GET /customers/customer/_search
{
  "query":{
    "prefix":{
      "zip-code":"211-20"
     }
   }
}

That works if you want to search rigourously. But for instance if the zip-code is "200 30", then searching with "200-30" will not give any results. I'd like to give orders to my index analyser in order to don't have this problem. Can someone help me ? Thanks.

P.S. If you want more information, please let me know ;)

1

There are 1 answers

3
xeraa On BEST ANSWER

As soon as you want to find variations you don't want to use not_analyzed.

Let's try this with a different mapping:

PUT zip
{
  "settings": {
    "number_of_shards": 1, 
    "analysis": {
      "analyzer": {
        "zip_code": {
          "tokenizer": "standard",
          "filter": [ ]
        }
      }
    }
  },
  "mappings": {
    "_doc": {
      "properties": {
        "zip": {
          "type": "text",
          "analyzer": "zip_code"
        }
      }
    }
  }
}

We're using the standard tokenizer; strings will be broken up at whitespaces and punctuation marks (including dashes) into tokens. You can see the actual tokens if you run the following query:

POST zip/_analyze
{
  "analyzer": "zip_code",
  "text": ["8907-1009", "211-20", "30200"]
}

Add your examples:

POST zip/_doc
{
  "zip": "8907-1009"
}
POST zip/_doc
{
  "zip": "211-20"
}
POST zip/_doc
{
  "zip": "30200"
}

Now the query seems to work fine:

GET zip/_search
{
  "query": {
    "match": {
      "zip": "211-20"
    }
  }
}

This will also work if you just search for "211". However, this might be too lenient, since it will also find "20", "20-211", "211-10",...
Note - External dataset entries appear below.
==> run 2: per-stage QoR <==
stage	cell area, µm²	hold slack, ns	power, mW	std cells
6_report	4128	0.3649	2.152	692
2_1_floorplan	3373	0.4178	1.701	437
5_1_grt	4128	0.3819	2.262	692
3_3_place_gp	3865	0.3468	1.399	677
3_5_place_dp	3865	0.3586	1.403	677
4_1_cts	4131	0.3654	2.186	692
`src/rtl/gxsim_qspi_slave.sv`:
```
// Quad-SPI slave front-end: oversamples SCK/CS_N/DQ and bridges burst reads/writes to the register block.
// Optional GXSIM_QSPI_DEBUG_EN adds bad_cmd_count and last_cmd outputs.
module gxsim_qspi_slave #(
    parameter int unsigned DUMMY_CYCLES = 4,
    parameter logic [7:0]  CMD_WRITE    = 8'h02,
    parameter logic [7:0]  CMD_READ     = 8'h0B
) (
    input  logic        clk,
    input  logic        resetn,
    input  logic        qspi_sck,
    input  logic        qspi_cs_n,
    input  logic [3:0]  qspi_dq_in,
    output logic [3:0]  qspi_dq_out,
    output logic        qspi_dq_oe,
    output logic [31:0] address,
    output logic [31:0] wdata,
    output logic        write_strobe,
`ifdef GXSIM_QSPI_DEBUG_EN
    output logic [7:0]  bad_cmd_count,
    output logic [7:0]  last_cmd,
`endif
    input  logic [31:0] rdata
);

    localparam int unsigned CNT_W = (DUMMY_CYCLES > 8) ? $clog2(DUMMY_CYCLES + 1) : 4;

    typedef enum logic [2:0] {IDLE, CMD, ADDR, WDATA, DUMMY, RDATA, IGNORE} state_t;

    state_t             state_q;
    logic [CNT_W-1:0]   cnt_q;
    logic               sck_s1_q, sck_s2_q, sck_prev_q;
    logic               cs_s1_q, cs_s2_q;
    logic [3:0]         dq_s1_q, dq_s2_q;
    logic               armed_q;
    logic               is_read_q;
    logic [3:0]         cmd_hi_q;
    logic [27:0]        addr_sh_q;
    logic [27:0]        data_sh_q;
    logic [27:0]        rd_sh_q;
    logic [3:0]         dq_out_q;
    logic               oe_q;
    logic [31:0]        address_q;
    logic [31:0]        wdata_q;
    logic               write_strobe_q;
`ifdef GXSIM_QSPI_DEBUG_EN
    logic [7:0]         bad_cmd_count_q;
    logic [7:0]         last_cmd_q;
`endif

    logic       rise_c;
    logic       fall_c;
    logic [7:0] cmd_byte_c;

    assign rise_c     = sck_s2_q & ~sck_prev_q;
    assign fall_c     = ~sck_s2_q & sck_prev_q;
    assign cmd_byte_c = {cmd_hi_q, dq_s2_q};

    always_ff @(posedge clk) begin
        if (!resetn) begin
            state_q        <= IDLE;
            cnt_q          <= '0;
            sck_s1_q       <= 1'b0;
            sck_s2_q       <= 1'b0;
            sck_prev_q     <= 1'b0;
            // CS synchronizer clears low so a CS_N already low at reset release is not treated as a new assertion
            cs_s1_q        <= 1'b0;
            cs_s2_q        <= 1'b0;
            dq_s1_q        <= 4'h0;
            dq_s2_q        <= 4'h0;
            armed_q        <= 1'b0;
            is_read_q      <= 1'b0;
            cmd_hi_q       <= 4'h0;
            addr_sh_q      <= '0;
            data_sh_q      <= '0;
            rd_sh_q        <= '0;
            dq_out_q       <= 4'h0;
            oe_q           <= 1'b0;
            address_q      <= '0;
            wdata_q        <= '0;
            write_strobe_q <= 1'b0;
`ifdef GXSIM_QSPI_DEBUG_EN
            bad_cmd_count_q <= 8'h00;
            last_cmd_q      <= 8'h00;
`endif
        end else begin
            sck_s1_q       <= qspi_sck;
            sck_s2_q       <= sck_s1_q;
            sck_prev_q     <= sck_s2_q;
            cs_s1_q        <= qspi_cs_n;
            cs_s2_q        <= cs_s1_q;
            dq_s1_q        <= qspi_dq_in;
            dq_s2_q        <= dq_s1_q;
            write_strobe_q <= 1'b0;

            if (write_strobe_q) begin
                address_q <= address_q + 32'd4;
            end

            // Deselect has priority over any SCK edge seen in the same cycle
            if (cs_s2_q) begin
                armed_q <= 1'b1;
                state_q <= IDLE;
                oe_q    <= 1'b0;
                cnt_q   <= '0;
            end else begin
                case (state_q)
                    IDLE: begin
                        oe_q <= 1'b0;
                        if (armed_q) begin
                            state_q <= CMD;
                            cnt_q   <= '0;
                        end
                    end
                    CMD: if (rise_c) begin
                        cmd_hi_q <= dq_s2_q;
                        cnt_q    <= cnt_q + CNT_W'(1);
                        if (cnt_q == CNT_W'(1)) begin
                            cnt_q <= '0;
`ifdef GXSIM_QSPI_DEBUG_EN
                            last_cmd_q <= cmd_byte_c;
`endif
                            if (cmd_byte_c == CMD_WRITE) begin
                                is_read_q <= 1'b0;
                                state_q   <= ADDR;
                            end else if (cmd_byte_c == CMD_READ) begin
                                is_read_q <= 1'b1;
                                state_q   <= ADDR;
                            end else begin
                                state_q <= IGNORE;
`ifdef GXSIM_QSPI_DEBUG_EN
                                if (bad_cmd_count_q != 8'hFF) begin
                                    bad_cmd_count_q <= bad_cmd_count_q + 8'd1;
                                end
`endif
                            end
                        end
                    end
                    ADDR: if (rise_c) begin
                        addr_sh_q <= {addr_sh_q[23:0], dq_s2_q};
                        cnt_q     <= cnt_q + CNT_W'(1);
                        if (cnt_q == CNT_W'(7)) begin
                            address_q <= {addr_sh_q, dq_s2_q};
                            cnt_q     <= '0;
                            if (!is_read_q) begin
                                state_q <= WDATA;
                            end else if (DUMMY_CYCLES == 0) begin
                                state_q <= RDATA;
                                oe_q    <= 1'b1;
                            end else begin
                                state_q <= DUMMY;
                            end
                        end
                    end
                    WDATA: if (rise_c) begin
                        data_sh_q <= {data_sh_q[23:0], dq_s2_q};
                        cnt_q     <= cnt_q + CNT_W'(1);
                        if (cnt_q == CNT_W'(7)) begin
                            wdata_q        <= {data_sh_q, dq_s2_q};
                            write_strobe_q <= 1'b1;
                            cnt_q          <= '0;
                        end
                    end
                    DUMMY: if (rise_c) begin
                        cnt_q <= cnt_q + CNT_W'(1);
                        if (cnt_q == CNT_W'(DUMMY_CYCLES - 1)) begin
                            state_q <= RDATA;
                            oe_q    <= 1'b1;
                            cnt_q   <= '0;
                        end
                    end
                    RDATA: begin
                        oe_q <= 1'b1;
                        // First fall of each word reloads from the register block's current rdata
                        if (fall_c) begin
                            if (cnt_q == '0) begin
                                dq_out_q <= rdata[31:28];
                                rd_sh_q  <= rdata[27:0];
                            end else begin
                                dq_out_q <= rd_sh_q[27:24];
                                rd_sh_q  <= {rd_sh_q[23:0], 4'h0};
                            end
                        end
                        if (rise_c) begin
                            cnt_q <= cnt_q + CNT_W'(1);
                            if (cnt_q == CNT_W'(7)) begin
                                cnt_q     <= '0;
                                address_q <= address_q + 32'd4;
                            end
                        end
                    end
                    IGNORE: oe_q <= 1'b0;
                    default: state_q <= IDLE;
                endcase
            end
        end
    end

    assign qspi_dq_out  = dq_out_q;
    assign qspi_dq_oe   = oe_q;
    assign address      = address_q;
    assign wdata        = wdata_q;
    assign write_strobe = write_strobe_q;
`ifdef GXSIM_QSPI_DEBUG_EN
    assign bad_cmd_count = bad_cmd_count_q;
    assign last_cmd      = last_cmd_q;
`endif

endmodule

```
`config.mk`:
```
export PLATFORM = sky130hd
export DESIGN_NAME = gxsim_qspi_slave
export DESIGN_NICKNAME = d
export VERILOG_FILES = /design/src/rtl/gxsim_qspi_slave.sv
export SDC_FILE = /design/constraint.sdc
export NUM_CORES = 1
export LEC_CHECK = 0
export ABC_AREA = 1
export CAP_MARGIN = 5
export CORE_MARGIN = 10
export CORE_UTILIZATION = 25
export DETAILED_ROUTE_END_ITERATION = 6
export DONT_BUFFER_PORTS = 1
export GPL_TIMING_DRIVEN = 0
export PLACE_DENSITY = 0.38
export SYNTH_ARGS = -nofsm -noshare
export SYNTH_HDL_FRONTEND = slang
export SYNTH_SLANG_ARGS = --single-unit
```
`constraint.sdc`:
```
create_clock -name clk -period 4.3 [get_ports clk]
set_input_delay 0.645 -clock clk [delete_from_list [all_inputs] [get_ports clk]]
set_output_delay 0.645 -clock clk [all_outputs]
set_load 0.02 [all_outputs]
```
==> flow_results.xml <==
<?xml version="1.0" encoding="UTF-8"?>
<metrics>
  <group name="timing">
    <metric name="final_max_slew_viol_count" unit="">0</metric>
    <metric name="layout_min_cycle_time" unit="ns">2.545</metric>
    <metric name="finalHoldViolCount" unit="">0</metric>
    <metric name="worst_hold_slack" unit="ns">0.2855</metric>
    <metric name="endpoints_failing_setup" unit="">0</metric>
    <metric name="final.setup.worst_slack" unit="ns">1.755</metric>
    <metric name="rsz0062_at_grt" unit="">no</metric>
    <metric name="max_slew_margin" unit="">0.4709</metric>
    <metric name="setup_skew_after_layout" unit="ns">0.01468</metric>
    <metric name="tightestPinTransition" unit="ns">0.7937</metric>
    <metric name="tns" unit="ns">0</metric>
    <metric name="post-route-period-util" unit="">0.5919</metric>
    <metric name="fmaxAchievable" unit="MHz">392.9</metric>
  </group>
  <group name="finish">
    <metric name="finish.utilization" unit="">0.2880</metric>
    <metric name="post_layout_nonfiller_instances" unit="">1815</metric>
    <metric name="syn2layout_area_growth" unit="%">13.75</metric>
    <metric name="share_of_final_layout_standard_cells_stronger_than_drive_strength_1" unit="">0.06103</metric>
    <metric name="layout.nets" unit="">1391</metric>
    <metric name="antenna_cells" unit="">0</metric>
  </group>
  <group name="grt">
    <metric name="track_usage" unit="">0.1450</metric>
    <metric name="total_overflow_reported_by_the_global_router" unit="">0</metric>
    <metric name="grt_pass1_vias" unit="">8326</metric>
    <metric name="grt_max_degree" unit="">20</metric>
    <metric name="grt_pass1_wl" unit="µm">49310</metric>
    <metric name="number_of_antenna_violations_at_the_first_check_in_global_routing" unit="">0</metric>
  </group>
  <group name="drt">
    <metric name="dr.pass1.iters" unit="">5</metric>
    <metric name="detailroute.via_count" unit="">8351</metric>
    <metric name="dr.first_iter.drc_count" unit="">456</metric>
    <metric name="detail_route.vias_per_cell" unit="">4.601</metric>
    <metric name="drc" unit="">0</metric>
    <metric name="post_drt_wl_per_cell" unit="µm">17.45</metric>
    <metric name="drt-total-wl" unit="µm">31670</metric>
    <metric name="antenna_violating_nets_post_route" unit="">0</metric>
  </group>
  <group name="floorplan">
    <metric name="die_area" unit="µm²">42870</metric>
    <metric name="fp.dieW" unit="µm">207.0</metric>
    <metric name="floorplan.core_area" unit="µm²">34540</metric>
    <metric name="floorplan.io_pins" unit="">110</metric>
    <metric name="num_rows" unit="">68</metric>
    <metric name="floorplan.initialDensity" unit="">0.2532</metric>
    <metric name="die-height" unit="µm">207.0</metric>
  </group>
  <group name="worst_hold_path">
    <metric name="worstHoldEndpoint" unit="">dq_s1_q[2]$_SDFF_PN0_</metric>
    <metric name="holdCritStartpoint" unit="">qspi_dq_in[2]</metric>
    <metric name="hold-path-cell-count" unit="">2</metric>
    <metric name="hold_crit_path_type" unit="">in -&gt; reg</metric>
  </group>
  <group name="place">
    <metric name="routability_congestion_estimate_from_global_placement" unit="">0.8397</metric>
    <metric name="dpl_worst_slack" unit="ns">1.518</metric>
    <metric name="dp_cells" unit="">1783</metric>
    <metric name="port_buffers" unit="">0</metric>
    <metric name="post-dp-hpwl" unit="µm">23950</metric>
  </group>
  <group name="logic_synthesis">
    <metric name="synthesized_instance_count" unit="">1328</metric>
    <metric name="synth.ff_latch_count" unit="">180</metric>
    <metric name="avgSynthCellArea" unit="µm²">6.586</metric>
    <metric name="synth-edff-count" unit="">0</metric>
    <metric name="synth_nets" unit="">1372</metric>
    <metric name="synthesis.yosys.warnings" unit="">0</metric>
    <metric name="synth.yosys.seq_area_share" unit="">0.4120</metric>
    <metric name="synth_cell_type_count" unit="">42</metric>
    <metric name="synthArstFlopShare" unit="">0</metric>
    <metric name="netlist_area" unit="µm²">8746</metric>
    <metric name="postSynth.topFlopCell" unit="">dfxtp_1</metric>
  </group>
  <group name="clock_network">
    <metric name="tritoncts" unit="">yes</metric>
    <metric name="postCtsSetupRepairBufs" unit="">0</metric>
    <metric name="resized_gates_after_cts" unit="">0</metric>
    <metric name="clock_tree.root_cell" unit="">clkbuf_16</metric>
    <metric name="worstSkewPairLatency" unit="ns">0.45</metric>
    <metric name="buffers_from_clock_root_to_sink_at_most" unit="">2</metric>
    <metric name="cts-buffers-inserted" unit="">17</metric>
    <metric name="htree_levels" unit="">4</metric>
    <metric name="clk_transition_reported_paths" unit="ns">0.08</metric>
    <metric name="hold_buffers" unit="">0</metric>
    <metric name="clock-sinks" unit="">180</metric>
  </group>
  <group name="power_and_ir_drop">
    <metric name="swShare" unit="">0.2950</metric>
    <metric name="power.net_switching" unit="W">0.001121</metric>
    <metric name="internal_power" unit="W">0.002679</metric>
    <metric name="vdd_drop_max" unit="mV">0.2688</metric>
    <metric name="power.sequential.fraction" unit="">0.457</metric>
    <metric name="power_frac_comb" unit="">0.091</metric>
    <metric name="power-per-cell-area" unit="nW/µm²">381.9</metric>
    <metric name="clockPowerShare" unit="">0.452</metric>
    <metric name="static-leakage-power" unit="nW">4.261</metric>
  </group>
  <group name="critical_path">
    <metric name="path_delay_family" unit="">simple AND/OR/NAND/NOR gates</metric>
    <metric name="critical_path_peak_fanout" unit="">8</metric>
    <metric name="worst-r2r-setup-slack" unit="ns">1.76</metric>
    <metric name="worstPathCellList" unit="">ha_1, nand2_1, nor2_2, nand2_1, nor3_2, nand2_1, xor2_1, nand2_1, nand2_1, nand2_1, nand2_1</metric>
    <metric name="critical_path.n_buffers_inverters" unit="">0</metric>
    <metric name="reg_to_reg_end" unit="">address[28]$_SDFF_PN0_</metric>
    <metric name="timing.critical_path.slowest_cell_delay" unit="ns">0.71</metric>
    <metric name="worstPathRequired" unit="ns">4.69</metric>
    <metric name="worstRegToRegCells" unit="">11</metric>
    <metric name="worst_path_max_delay_cell" unit="">dfxtp_1</metric>
    <metric name="worst_setup_path_end_kind" unit="">flop</metric>
    <metric name="start_kind" unit="">flop</metric>
    <metric name="crit_arrival" unit="ns">2.94</metric>
    <metric name="critical-path-top-cell-by-count" unit="">nand2_1</metric>
    <metric name="reg2reg_from" unit="">address[2]$_SDFF_PN0_</metric>
    <metric name="worst-setup-path-type" unit="">reg -&gt; reg</metric>
  </group>
  <group name="flow_run">
    <metric name="max_cap_violations" unit="">0</metric>
  </group>
  <group name="outcome">
    <metric name="outcome" unit="">finished, final reports clean</metric>
  </group>
</metrics>
`config.mk`:
```
export PLATFORM = sky130hd
export DESIGN_NAME = maze_player_ctrl
export DESIGN_NICKNAME = d
export VERILOG_FILES = /design/src/rtl/maze_pkg.sv /design/src/rtl/btn_dir_sel.sv /design/src/rtl/maze_player_ctrl.sv
export SDC_FILE = /design/constraint.sdc
export NUM_CORES = 1
export LEC_CHECK = 0
export ABC_AREA = 1
export BUFFER_PORTS_ARGS = -buffer_cell sky130_fd_sc_hd__buf_2
export CORE_AREA = 2 2 104 106
export DETAILED_ROUTE_END_ITERATION = 8
export DIE_AREA = 0 0 106 108
export PLACE_DENSITY_LB_ADDON = 0.25
export SLEW_MARGIN = 20
export SYNTH_ARGS = -nofsm -noshare
export SYNTH_HDL_FRONTEND = slang
export SYNTH_SLANG_ARGS = --single-unit
```
`constraint.sdc`:
```
create_clock -name clk -period 3.13 [get_ports clk]
set_input_delay 0.1565 -clock clk [delete_from_list [all_inputs] [get_ports clk]]
set_output_delay 0.1565 -clock clk [all_outputs]
set_load 0.01 [all_outputs]
```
What you probably want is a phrase search where all the tokens in your query need to be in the field and also in the right order:

GET zip/_search
{
  "query": {
    "match_phrase": {
      "zip": "211"
    }
  }
}

Addition:

If the ZIP codes have a hierarchical meaning (if you have "211-20" you want this to be found when searching for "211", but not when searching for "20"), you can use the path_hierarchy tokenizer.

So changing the mapping to this:

PUT zip
{
  "settings": {
    "number_of_shards": 1, 
    "analysis": {
      "analyzer": {
        "zip_code": {
          "tokenizer": "zip_tokenizer",
          "filter": [ ]
        }
      },
      "tokenizer": {
        "zip_tokenizer": {
          "type": "path_hierarchy",
          "delimiter": "-"
        }
      }
    }
  },
  "mappings": {
    "_doc": {
      "properties": {
        "zip": {
          "type": "text",
          "analyzer": "zip_code"
        }
      }
    }
  }
}

Using the same 3 documents from above you can use the match query now:

GET zip/_search
{
  "query": {
    "match": {
      "zip": "1009"
    }
  }
}

"1009" won't find anything, but "8907" or "8907-1009" will.

If you want to also find "1009", but with a lower score, you'll have to analyze the zip code with both variations I have shown (combine the 2 versions of the mapping):

PUT zip
{
  "settings": {
    "number_of_shards": 1, 
    "analysis": {
      "analyzer": {
        "zip_hierarchical": {
          "tokenizer": "zip_tokenizer",
          "filter": [ ]
        },
          "zip_standard": {
          "tokenizer": "standard",
          "filter": [ ]
        }
      },
      "tokenizer": {
        "zip_tokenizer": {
          "type": "path_hierarchy",
          "delimiter": "-"
        }
      }
    }
  },
  "mappings": {
    "_doc": {
      "properties": {
        "zip": {
          "type": "text",
          "analyzer": "zip_standard",
          "fields": {
            "hierarchical": {
              "type": "text",
              "analyzer": "zip_hierarchical"
            }
          }
        }
      }
    }
  }
}

Add a document with the inverse order to properly test it:

POST zip/_doc
{
  "zip": "1009-111"
}

Then search both fields, but boost the one with the hierarchical tokenizer by 3:

GET zip/_search
{
  "query": {
    "multi_match" : {
      "query" : "1009",
      "fields" : [ "zip", "zip.hierarchical^3" ] 
    }
  }
}

Then you can see that "1009-111" has a much higher score than "8907-1009".